Which is to say, I'm a ghost of media past, and not only for my content provinciality.
While I live and act in the present and contribute to the still-healthy margins of the print industry I and my kind are a shrinking breed, and to the degree that the industry refuses to think past us will it diminish accordingly. Of course, it's already begun. Circulation is famously down at newspapers, revenue for magazines remains flat and the internet -- with its digital applications and implications -- is like Cookie Monster on steroids. If print properties don't continue taking bold measures, Web 2.0 will not only continue chomping away at its ad revenues, it will eat up its readers too. Because readers want it!
Those of us who are practitioners can't be sentimental about print on paper, as AdAge's Scott Donatan points out. (The New York Times' David Carr even suggests that journalists should consider side businesses, which seems both counter-intuitive and extreme.) The traditional print community needs to embrace its inner Monster and meet the reader with our wits - and strengths - about us. Which means, as has begun to happen, looking him in the eye and taking his full measure: would he like a podcast of that CEO interview? Might she be looking for a pregnancy calendar along with a service piece? Isn't there even more to learn about the orgasm from peers than is detailed in colorful print pages?
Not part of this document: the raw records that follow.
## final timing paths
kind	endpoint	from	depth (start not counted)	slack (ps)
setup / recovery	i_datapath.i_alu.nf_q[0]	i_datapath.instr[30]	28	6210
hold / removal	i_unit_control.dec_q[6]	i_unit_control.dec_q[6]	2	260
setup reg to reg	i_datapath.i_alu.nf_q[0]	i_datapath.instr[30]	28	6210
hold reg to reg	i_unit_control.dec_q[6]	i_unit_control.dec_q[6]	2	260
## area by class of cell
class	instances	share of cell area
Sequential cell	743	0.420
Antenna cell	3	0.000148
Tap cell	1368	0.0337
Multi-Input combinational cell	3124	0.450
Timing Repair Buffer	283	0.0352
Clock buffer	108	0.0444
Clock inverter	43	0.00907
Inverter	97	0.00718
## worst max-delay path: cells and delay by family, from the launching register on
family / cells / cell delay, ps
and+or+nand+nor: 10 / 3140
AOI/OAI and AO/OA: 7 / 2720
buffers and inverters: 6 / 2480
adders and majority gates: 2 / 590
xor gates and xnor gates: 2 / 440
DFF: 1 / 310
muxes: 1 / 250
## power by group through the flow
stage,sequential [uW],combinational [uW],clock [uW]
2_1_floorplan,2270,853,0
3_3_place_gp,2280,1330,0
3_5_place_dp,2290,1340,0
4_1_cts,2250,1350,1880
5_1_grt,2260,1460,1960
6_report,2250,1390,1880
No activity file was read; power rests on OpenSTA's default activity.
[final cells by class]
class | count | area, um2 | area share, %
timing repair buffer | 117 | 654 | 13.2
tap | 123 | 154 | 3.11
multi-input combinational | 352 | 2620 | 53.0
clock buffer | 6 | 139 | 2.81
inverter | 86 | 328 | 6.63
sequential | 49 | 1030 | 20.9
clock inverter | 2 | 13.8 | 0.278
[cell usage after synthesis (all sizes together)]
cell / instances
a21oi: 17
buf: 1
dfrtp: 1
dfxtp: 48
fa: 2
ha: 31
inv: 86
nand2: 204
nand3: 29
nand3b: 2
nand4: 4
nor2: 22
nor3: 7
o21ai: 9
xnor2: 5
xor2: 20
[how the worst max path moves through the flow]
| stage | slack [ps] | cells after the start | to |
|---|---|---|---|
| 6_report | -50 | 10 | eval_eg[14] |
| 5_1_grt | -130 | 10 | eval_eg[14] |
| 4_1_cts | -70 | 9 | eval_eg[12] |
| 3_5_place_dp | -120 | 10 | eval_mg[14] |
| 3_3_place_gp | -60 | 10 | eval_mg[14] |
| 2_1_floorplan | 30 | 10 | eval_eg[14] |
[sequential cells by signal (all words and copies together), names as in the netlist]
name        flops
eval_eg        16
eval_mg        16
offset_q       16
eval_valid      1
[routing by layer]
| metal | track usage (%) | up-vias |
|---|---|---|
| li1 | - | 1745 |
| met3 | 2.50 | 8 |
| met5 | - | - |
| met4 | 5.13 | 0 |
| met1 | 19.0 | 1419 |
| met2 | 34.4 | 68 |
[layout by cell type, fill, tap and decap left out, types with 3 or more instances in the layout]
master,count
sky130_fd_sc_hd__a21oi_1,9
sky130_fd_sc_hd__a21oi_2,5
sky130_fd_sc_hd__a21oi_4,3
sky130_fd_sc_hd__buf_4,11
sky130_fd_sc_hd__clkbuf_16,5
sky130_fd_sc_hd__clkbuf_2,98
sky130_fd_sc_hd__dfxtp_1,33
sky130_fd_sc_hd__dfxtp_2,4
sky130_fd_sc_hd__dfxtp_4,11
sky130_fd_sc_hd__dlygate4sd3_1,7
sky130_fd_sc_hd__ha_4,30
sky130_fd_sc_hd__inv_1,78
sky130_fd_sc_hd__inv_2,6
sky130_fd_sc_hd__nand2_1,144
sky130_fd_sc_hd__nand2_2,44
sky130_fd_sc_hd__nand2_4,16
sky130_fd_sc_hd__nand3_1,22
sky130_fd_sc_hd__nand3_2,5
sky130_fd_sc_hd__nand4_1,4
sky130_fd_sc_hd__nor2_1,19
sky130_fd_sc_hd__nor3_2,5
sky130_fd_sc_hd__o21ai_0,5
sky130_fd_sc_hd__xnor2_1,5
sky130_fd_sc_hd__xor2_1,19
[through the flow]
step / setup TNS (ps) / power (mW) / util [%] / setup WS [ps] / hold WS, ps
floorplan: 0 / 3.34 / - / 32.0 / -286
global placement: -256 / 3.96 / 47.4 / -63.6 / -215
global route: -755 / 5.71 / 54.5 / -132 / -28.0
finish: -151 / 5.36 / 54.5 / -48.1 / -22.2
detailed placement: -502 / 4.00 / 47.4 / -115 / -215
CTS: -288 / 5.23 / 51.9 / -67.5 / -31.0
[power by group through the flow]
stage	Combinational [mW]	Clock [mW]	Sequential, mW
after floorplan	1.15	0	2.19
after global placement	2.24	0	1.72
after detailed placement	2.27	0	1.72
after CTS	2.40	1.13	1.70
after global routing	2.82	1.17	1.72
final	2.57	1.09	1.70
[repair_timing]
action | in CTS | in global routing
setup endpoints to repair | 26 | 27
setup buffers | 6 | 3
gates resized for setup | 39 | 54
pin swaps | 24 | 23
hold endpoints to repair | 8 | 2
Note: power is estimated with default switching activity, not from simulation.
<file path="config.mk">
export PLATFORM = sky130hd
export DESIGN_NAME = score_reduction_tree
export DESIGN_NICKNAME = d
export VERILOG_FILES = /design/src/logic/score_reduction_tree.sv
export VERILOG_INCLUDE_DIRS = /design/src /design/src/logic
export SDC_FILE = /design/constraint.sdc
export NUM_CORES = 2
export LEC_CHECK = 0
export BUFFER_PORTS_ARGS = -buffer_cell sky130_fd_sc_hd__buf_4
export CAP_MARGIN = 20
export CORE_AREA = 2 2 607 609
export CTS_BUF_LIST = sky130_fd_sc_hd__clkbuf_4 sky130_fd_sc_hd__clkbuf_8
export DETAILED_ROUTE_END_ITERATION = 16
export DIE_AREA = 0 0 609 611
export GPL_TIMING_DRIVEN = 0
export PLACE_DENSITY_LB_ADDON = 0.08
export SYNTH_ARGS = -nofsm -noshare
export SYNTH_HDL_FRONTEND = slang
export SYNTH_SLANG_ARGS = --single-unit
export TNS_END_PERCENT = 100
</file>
<file path="constraint.sdc">
create_clock -name clk -period 9 [get_ports clk]
set_clock_uncertainty 0.2 [all_clocks]
set_input_delay 0 -clock clk [delete_from_list [all_inputs] [get_ports clk]]
set_output_delay 0 -clock clk [all_outputs]
set_load 0.02 [all_outputs]
</file>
Let's expand the interactive charts, progress analyses, daily video diaries and places for all member groups of the Long Tail to congregate: at the magazine or newspaper that best recognizes and serves their needs. The internet opens up a whole new world of opportunity for print to find its audiences, provided it's not determined to convert each find to a print target, but rather supply her with all the authority and inspiration she needs to revel in her niche, through whatever delivery platform suits best. Which will likely always be a mix.
Today's best print content will continue to be in demand, over the long haul. The producers will just become more fluid in their identities - how would you like that served, ma'am? - and catch the wave.